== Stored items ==
※ ※ ※
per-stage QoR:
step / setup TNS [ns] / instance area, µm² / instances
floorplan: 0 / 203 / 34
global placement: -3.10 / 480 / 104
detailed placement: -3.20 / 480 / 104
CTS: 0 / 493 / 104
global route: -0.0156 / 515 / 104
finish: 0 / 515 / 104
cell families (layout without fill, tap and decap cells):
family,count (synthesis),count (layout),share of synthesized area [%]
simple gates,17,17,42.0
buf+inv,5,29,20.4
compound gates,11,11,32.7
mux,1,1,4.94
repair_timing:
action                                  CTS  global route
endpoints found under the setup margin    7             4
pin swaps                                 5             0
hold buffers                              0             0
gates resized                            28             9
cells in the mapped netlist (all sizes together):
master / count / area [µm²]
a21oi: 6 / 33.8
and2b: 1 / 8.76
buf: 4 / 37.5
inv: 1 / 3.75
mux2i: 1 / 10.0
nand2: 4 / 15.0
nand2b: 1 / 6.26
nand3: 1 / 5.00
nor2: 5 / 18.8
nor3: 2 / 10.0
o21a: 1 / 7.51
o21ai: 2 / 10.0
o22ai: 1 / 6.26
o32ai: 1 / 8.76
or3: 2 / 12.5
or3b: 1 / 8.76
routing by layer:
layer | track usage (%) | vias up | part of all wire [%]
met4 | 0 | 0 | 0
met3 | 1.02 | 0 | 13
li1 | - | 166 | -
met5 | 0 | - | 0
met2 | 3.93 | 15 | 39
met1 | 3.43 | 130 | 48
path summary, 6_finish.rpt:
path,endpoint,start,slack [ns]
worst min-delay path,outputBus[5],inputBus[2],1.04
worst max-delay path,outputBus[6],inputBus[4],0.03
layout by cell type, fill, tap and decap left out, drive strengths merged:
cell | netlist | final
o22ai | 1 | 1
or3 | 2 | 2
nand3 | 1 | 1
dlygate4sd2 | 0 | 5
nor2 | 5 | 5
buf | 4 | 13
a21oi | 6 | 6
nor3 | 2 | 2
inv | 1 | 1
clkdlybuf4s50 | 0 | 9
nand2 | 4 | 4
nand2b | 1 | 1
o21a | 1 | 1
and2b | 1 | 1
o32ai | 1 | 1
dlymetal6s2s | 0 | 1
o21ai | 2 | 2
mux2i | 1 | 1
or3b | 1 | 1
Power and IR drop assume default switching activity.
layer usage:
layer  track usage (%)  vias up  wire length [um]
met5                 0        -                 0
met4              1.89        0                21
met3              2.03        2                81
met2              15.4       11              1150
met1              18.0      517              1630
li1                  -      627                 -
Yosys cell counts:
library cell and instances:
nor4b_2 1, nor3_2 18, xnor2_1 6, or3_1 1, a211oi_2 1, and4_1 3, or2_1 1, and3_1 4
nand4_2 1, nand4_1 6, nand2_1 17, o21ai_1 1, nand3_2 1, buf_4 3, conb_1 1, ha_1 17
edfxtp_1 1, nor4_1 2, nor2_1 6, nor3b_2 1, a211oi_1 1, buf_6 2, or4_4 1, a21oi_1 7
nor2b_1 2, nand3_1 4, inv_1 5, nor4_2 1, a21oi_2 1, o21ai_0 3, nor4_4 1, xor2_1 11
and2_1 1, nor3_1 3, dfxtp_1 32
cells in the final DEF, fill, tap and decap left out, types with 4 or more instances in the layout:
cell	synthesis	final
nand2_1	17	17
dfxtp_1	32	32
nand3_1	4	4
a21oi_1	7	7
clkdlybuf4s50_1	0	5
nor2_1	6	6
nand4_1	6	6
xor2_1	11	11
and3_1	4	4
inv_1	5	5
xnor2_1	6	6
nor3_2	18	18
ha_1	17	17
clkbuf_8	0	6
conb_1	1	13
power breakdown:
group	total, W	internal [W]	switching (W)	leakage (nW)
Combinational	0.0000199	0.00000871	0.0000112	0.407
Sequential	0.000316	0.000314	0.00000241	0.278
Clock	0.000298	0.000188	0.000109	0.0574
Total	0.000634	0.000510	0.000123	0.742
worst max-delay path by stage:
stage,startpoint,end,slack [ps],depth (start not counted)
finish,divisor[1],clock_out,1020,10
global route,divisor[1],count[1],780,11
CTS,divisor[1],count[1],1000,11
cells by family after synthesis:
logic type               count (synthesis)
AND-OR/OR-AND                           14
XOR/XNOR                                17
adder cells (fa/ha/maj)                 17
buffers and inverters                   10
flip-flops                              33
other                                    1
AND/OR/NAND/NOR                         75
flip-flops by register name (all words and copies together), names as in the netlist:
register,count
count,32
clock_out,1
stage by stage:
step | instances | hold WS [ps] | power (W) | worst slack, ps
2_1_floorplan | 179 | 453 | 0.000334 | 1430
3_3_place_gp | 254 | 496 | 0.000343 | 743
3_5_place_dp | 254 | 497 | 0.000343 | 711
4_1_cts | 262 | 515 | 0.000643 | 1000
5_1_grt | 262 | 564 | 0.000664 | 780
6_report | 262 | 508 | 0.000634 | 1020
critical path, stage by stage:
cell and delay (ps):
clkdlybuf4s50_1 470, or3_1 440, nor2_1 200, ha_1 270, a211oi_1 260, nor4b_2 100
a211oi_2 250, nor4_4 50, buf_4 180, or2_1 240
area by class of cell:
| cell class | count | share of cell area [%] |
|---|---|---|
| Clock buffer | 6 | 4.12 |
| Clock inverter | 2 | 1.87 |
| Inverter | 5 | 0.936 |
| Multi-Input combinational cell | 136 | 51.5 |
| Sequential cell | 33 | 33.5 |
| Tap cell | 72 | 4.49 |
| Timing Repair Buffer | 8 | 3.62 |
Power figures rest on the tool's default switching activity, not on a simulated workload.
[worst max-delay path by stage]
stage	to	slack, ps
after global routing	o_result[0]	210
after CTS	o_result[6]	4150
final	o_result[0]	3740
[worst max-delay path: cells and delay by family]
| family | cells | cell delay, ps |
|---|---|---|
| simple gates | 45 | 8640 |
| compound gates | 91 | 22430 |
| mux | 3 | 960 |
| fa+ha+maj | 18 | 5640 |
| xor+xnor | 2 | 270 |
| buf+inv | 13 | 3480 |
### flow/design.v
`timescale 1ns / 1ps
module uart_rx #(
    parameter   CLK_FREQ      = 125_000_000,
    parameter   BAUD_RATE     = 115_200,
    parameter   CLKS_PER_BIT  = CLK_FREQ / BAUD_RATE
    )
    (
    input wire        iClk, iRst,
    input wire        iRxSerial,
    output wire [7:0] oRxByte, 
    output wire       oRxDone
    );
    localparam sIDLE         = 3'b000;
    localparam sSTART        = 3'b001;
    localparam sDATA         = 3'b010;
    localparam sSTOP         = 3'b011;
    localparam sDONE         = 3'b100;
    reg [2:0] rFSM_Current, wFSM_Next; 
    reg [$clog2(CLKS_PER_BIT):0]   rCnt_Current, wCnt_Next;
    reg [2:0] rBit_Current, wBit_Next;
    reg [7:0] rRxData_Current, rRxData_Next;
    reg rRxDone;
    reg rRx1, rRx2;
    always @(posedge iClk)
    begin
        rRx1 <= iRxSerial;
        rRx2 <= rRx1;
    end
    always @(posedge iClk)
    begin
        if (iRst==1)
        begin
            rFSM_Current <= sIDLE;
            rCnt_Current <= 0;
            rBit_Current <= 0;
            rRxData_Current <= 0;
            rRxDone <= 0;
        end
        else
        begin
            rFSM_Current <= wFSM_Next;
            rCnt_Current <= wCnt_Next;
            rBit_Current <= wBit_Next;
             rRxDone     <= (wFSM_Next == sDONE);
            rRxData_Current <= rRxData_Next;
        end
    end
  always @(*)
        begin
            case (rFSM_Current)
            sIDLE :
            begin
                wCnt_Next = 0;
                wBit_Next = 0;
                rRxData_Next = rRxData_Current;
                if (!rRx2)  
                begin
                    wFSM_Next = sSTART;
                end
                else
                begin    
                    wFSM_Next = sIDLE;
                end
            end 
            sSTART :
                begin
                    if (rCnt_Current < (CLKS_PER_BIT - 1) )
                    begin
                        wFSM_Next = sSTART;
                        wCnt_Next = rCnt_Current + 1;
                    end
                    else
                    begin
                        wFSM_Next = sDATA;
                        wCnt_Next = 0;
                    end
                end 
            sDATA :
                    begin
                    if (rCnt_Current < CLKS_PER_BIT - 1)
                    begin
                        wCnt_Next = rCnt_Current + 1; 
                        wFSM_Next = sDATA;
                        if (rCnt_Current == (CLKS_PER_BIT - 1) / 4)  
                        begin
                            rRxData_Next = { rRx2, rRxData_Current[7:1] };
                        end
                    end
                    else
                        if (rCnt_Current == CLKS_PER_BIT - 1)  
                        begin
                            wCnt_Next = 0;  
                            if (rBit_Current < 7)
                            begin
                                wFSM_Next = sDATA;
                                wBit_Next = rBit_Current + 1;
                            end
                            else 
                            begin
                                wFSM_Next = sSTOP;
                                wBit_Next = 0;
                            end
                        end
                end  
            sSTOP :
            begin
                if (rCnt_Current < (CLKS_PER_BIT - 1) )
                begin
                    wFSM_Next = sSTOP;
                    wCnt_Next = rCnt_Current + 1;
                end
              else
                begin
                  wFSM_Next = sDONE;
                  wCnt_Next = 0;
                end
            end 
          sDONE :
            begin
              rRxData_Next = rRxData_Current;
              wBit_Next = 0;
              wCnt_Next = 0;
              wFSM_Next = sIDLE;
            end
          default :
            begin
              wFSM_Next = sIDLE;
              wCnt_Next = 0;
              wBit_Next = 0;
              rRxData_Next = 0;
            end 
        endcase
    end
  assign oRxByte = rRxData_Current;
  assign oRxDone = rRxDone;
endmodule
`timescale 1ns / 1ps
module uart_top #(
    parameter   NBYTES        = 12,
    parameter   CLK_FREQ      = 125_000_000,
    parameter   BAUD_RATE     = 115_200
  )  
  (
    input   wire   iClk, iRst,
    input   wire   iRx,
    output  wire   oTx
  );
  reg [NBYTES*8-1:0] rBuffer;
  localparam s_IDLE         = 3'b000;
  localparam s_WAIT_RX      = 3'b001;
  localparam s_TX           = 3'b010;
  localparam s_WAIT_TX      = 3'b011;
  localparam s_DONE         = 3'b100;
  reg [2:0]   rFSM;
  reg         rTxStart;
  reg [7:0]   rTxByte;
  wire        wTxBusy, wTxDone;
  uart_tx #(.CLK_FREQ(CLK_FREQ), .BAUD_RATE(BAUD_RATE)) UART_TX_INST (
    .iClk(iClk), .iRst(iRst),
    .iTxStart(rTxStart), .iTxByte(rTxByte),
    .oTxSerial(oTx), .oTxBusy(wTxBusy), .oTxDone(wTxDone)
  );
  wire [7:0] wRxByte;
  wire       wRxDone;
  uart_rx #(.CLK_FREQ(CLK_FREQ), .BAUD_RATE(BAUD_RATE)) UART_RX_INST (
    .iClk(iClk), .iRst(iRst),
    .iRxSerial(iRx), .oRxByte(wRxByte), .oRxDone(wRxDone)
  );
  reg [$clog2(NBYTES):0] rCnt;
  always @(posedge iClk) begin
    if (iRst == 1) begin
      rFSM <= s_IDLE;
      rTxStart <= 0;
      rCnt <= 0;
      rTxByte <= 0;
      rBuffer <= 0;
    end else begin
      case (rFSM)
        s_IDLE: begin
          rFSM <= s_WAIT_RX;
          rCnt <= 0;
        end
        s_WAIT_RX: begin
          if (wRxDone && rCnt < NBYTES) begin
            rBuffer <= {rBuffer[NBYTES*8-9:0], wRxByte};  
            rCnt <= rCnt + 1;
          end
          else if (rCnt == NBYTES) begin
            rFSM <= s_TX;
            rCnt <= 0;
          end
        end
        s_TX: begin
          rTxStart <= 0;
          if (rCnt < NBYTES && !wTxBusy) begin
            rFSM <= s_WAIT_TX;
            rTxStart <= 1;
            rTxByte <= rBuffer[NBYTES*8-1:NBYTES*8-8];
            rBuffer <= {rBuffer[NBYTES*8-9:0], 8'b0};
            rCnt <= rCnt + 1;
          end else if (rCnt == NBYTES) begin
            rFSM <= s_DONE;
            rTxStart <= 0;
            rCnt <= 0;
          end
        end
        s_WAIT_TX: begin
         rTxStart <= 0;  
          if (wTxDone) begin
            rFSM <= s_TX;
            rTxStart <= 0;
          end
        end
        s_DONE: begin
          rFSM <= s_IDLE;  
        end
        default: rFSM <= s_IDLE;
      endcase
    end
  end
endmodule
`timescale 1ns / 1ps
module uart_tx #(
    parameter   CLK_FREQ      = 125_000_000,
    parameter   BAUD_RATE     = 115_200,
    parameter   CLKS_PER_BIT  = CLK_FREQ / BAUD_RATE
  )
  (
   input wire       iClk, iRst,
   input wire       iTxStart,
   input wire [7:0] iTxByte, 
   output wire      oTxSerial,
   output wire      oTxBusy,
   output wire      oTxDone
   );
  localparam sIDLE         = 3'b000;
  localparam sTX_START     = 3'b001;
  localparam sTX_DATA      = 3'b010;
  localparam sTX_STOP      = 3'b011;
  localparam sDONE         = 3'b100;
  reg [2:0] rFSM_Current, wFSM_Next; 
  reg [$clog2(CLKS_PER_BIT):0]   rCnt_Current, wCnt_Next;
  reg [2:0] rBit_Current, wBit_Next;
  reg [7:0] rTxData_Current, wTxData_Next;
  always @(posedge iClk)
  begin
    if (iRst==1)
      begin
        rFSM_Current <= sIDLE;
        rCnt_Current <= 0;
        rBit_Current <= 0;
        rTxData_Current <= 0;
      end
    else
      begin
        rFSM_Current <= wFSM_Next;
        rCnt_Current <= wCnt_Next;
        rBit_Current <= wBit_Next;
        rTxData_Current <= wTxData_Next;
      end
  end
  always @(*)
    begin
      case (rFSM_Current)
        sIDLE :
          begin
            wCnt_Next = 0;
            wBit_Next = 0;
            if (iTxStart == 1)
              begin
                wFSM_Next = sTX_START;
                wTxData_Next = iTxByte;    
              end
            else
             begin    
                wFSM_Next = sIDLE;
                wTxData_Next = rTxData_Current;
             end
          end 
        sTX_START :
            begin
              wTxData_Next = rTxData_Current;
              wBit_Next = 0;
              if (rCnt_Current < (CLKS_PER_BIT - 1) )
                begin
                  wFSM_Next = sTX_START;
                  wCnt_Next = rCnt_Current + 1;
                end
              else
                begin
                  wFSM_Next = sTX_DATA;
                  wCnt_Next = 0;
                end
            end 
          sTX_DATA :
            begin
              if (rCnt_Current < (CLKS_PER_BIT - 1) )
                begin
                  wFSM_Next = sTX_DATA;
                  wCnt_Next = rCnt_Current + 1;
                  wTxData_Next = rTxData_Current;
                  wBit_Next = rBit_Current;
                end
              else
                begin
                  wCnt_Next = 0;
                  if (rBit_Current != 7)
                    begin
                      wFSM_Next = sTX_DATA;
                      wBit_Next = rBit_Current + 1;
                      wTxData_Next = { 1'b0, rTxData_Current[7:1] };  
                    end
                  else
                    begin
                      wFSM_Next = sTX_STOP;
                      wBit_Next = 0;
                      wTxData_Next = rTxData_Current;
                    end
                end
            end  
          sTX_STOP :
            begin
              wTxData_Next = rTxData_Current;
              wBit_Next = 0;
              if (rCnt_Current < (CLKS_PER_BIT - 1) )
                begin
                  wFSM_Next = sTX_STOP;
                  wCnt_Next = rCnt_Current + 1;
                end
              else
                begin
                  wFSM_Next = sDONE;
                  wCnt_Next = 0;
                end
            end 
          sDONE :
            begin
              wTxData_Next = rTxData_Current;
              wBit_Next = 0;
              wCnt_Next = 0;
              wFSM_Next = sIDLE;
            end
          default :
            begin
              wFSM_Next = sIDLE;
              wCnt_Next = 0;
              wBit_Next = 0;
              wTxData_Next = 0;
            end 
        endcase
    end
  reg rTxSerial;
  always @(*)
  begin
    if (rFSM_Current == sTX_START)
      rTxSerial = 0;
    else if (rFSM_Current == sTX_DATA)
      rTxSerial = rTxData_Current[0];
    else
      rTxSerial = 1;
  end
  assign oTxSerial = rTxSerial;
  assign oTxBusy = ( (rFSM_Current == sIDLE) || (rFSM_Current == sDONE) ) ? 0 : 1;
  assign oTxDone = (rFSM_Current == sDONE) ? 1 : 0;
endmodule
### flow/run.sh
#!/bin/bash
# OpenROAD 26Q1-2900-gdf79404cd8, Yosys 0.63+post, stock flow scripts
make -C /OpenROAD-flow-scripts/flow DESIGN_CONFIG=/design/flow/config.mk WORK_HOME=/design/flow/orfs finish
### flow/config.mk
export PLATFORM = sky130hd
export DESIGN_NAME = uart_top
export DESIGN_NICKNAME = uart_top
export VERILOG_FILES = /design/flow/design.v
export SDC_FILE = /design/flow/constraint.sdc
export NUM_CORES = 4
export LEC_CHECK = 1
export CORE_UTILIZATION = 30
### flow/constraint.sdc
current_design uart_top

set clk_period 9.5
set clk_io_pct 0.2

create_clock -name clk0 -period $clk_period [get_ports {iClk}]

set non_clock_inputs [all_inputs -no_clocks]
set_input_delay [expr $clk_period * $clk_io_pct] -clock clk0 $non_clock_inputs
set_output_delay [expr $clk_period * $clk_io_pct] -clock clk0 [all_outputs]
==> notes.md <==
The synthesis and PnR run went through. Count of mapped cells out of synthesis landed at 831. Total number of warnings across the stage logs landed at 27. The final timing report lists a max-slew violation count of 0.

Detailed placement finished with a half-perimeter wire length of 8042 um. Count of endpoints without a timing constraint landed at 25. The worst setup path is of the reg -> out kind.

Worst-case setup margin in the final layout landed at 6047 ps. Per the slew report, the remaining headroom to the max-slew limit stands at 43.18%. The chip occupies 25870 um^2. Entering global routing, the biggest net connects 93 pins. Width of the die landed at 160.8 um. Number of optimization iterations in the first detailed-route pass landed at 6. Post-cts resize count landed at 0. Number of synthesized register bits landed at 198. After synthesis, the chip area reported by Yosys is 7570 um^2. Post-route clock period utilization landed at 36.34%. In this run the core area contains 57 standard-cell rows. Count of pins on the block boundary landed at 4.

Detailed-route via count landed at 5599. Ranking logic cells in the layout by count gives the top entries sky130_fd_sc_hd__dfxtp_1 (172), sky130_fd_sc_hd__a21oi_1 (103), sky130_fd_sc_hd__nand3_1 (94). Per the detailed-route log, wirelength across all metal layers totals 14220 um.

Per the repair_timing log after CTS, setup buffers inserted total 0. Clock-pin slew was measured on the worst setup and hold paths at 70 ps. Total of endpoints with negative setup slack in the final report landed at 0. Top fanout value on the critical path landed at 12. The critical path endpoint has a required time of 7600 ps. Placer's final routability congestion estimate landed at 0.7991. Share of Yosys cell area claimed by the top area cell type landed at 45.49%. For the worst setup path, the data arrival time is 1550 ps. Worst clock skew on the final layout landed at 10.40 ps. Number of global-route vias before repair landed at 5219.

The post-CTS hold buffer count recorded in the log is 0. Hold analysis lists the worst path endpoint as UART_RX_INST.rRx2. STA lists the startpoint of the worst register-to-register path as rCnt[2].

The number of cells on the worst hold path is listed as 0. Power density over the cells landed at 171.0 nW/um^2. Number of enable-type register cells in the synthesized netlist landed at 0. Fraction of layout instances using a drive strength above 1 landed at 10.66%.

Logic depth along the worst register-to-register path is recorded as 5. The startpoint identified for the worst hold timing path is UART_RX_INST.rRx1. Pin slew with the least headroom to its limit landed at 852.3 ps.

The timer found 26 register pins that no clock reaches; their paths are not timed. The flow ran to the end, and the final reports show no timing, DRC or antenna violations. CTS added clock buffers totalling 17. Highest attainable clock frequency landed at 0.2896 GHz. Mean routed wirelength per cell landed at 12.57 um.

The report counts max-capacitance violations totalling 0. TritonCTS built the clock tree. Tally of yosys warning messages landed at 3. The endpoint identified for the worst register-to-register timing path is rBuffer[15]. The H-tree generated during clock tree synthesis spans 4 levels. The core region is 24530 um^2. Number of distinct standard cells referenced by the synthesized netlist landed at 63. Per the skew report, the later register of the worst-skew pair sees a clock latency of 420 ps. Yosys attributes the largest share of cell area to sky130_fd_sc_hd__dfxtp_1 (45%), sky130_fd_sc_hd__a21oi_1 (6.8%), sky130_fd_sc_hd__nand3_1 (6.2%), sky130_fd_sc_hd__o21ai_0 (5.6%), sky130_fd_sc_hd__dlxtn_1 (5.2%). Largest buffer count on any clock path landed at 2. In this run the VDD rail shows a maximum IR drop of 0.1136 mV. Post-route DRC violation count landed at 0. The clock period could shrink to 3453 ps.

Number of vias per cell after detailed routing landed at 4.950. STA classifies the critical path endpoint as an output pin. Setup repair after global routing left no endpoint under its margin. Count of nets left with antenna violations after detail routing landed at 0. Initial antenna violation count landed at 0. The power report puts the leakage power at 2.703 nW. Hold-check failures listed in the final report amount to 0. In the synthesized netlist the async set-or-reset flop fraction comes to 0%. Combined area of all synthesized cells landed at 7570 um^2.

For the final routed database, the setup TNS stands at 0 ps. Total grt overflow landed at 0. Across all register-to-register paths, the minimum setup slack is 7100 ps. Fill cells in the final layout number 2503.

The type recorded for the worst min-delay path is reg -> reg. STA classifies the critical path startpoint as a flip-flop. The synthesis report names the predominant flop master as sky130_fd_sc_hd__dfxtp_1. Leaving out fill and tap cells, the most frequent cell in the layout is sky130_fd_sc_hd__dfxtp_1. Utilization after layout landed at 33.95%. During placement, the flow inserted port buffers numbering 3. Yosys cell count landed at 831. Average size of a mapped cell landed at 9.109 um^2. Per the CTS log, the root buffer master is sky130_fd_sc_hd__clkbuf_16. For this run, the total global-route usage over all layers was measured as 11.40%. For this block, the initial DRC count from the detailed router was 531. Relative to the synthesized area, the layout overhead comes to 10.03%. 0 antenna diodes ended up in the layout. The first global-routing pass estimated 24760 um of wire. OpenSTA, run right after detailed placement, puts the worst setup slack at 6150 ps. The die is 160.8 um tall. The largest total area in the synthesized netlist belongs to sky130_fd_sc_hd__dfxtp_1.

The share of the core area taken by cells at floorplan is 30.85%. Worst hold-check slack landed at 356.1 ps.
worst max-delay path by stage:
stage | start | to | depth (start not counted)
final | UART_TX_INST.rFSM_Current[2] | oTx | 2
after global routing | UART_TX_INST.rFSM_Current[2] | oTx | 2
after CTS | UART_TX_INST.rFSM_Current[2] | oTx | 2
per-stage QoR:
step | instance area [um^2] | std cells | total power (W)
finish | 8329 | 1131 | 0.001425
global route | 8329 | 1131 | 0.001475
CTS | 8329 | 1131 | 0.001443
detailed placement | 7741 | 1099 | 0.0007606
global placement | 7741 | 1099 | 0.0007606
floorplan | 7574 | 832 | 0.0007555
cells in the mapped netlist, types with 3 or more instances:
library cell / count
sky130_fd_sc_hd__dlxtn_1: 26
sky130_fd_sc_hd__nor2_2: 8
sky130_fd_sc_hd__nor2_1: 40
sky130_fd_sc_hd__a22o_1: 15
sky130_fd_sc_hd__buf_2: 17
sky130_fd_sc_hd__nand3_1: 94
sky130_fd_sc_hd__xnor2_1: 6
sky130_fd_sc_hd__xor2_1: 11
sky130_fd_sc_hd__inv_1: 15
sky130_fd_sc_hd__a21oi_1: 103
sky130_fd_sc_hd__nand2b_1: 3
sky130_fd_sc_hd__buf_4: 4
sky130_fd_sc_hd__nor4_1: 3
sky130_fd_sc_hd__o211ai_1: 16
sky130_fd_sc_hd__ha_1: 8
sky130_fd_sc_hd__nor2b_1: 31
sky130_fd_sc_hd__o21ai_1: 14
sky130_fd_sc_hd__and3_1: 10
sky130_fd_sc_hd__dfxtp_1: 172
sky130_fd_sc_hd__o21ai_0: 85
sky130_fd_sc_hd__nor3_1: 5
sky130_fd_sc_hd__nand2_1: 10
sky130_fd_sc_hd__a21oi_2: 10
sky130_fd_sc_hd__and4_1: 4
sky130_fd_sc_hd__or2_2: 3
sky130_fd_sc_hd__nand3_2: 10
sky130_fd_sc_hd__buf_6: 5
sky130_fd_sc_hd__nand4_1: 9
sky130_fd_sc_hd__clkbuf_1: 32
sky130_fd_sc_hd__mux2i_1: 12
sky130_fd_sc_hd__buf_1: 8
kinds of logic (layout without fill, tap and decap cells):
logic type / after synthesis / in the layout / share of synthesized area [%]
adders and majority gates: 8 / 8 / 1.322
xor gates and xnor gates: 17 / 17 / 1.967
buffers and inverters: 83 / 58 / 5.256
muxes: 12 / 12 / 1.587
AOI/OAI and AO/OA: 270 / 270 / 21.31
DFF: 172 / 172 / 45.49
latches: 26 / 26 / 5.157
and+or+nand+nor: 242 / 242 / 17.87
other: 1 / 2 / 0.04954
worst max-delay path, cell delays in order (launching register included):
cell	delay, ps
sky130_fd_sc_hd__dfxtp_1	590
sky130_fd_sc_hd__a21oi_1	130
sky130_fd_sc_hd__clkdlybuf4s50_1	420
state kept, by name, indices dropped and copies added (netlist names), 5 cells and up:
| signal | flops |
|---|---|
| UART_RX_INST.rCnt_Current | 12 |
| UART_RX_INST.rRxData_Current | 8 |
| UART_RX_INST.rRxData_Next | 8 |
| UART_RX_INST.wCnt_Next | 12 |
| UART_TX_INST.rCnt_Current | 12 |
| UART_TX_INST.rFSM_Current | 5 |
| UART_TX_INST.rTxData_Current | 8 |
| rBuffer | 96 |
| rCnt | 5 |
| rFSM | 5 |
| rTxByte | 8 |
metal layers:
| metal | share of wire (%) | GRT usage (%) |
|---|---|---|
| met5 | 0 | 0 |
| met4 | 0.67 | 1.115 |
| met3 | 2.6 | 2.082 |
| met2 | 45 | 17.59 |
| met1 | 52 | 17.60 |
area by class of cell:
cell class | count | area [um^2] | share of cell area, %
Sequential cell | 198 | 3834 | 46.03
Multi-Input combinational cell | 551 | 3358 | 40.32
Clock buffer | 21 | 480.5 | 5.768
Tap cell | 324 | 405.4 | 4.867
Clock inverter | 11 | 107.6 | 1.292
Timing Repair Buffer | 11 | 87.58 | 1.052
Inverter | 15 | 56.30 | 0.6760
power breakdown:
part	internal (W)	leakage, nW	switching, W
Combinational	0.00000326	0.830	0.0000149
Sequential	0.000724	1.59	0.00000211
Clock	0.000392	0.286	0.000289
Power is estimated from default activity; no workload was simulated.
※ ※ ※
== Task requirements ==
Using the entries shown above, reproduce verbatim the lines from the line bearing "[worst max-delay path by stage]" to the line bearing "xor+xnor | 2 | 270 |", inclusive.

== Response to this task ==
[worst max-delay path by stage]
stage	to	slack, ps
after global routing	o_result[0]	210
after CTS	o_result[6]	4150
final	o_result[0]	3740
[worst max-delay path: cells and delay by family]
| family | cells | cell delay, ps |
|---|---|---|
| simple gates | 45 | 8640 |
| compound gates | 91 | 22430 |
| mux | 3 | 960 |
| fa+ha+maj | 18 | 5640 |
| xor+xnor | 2 | 270 |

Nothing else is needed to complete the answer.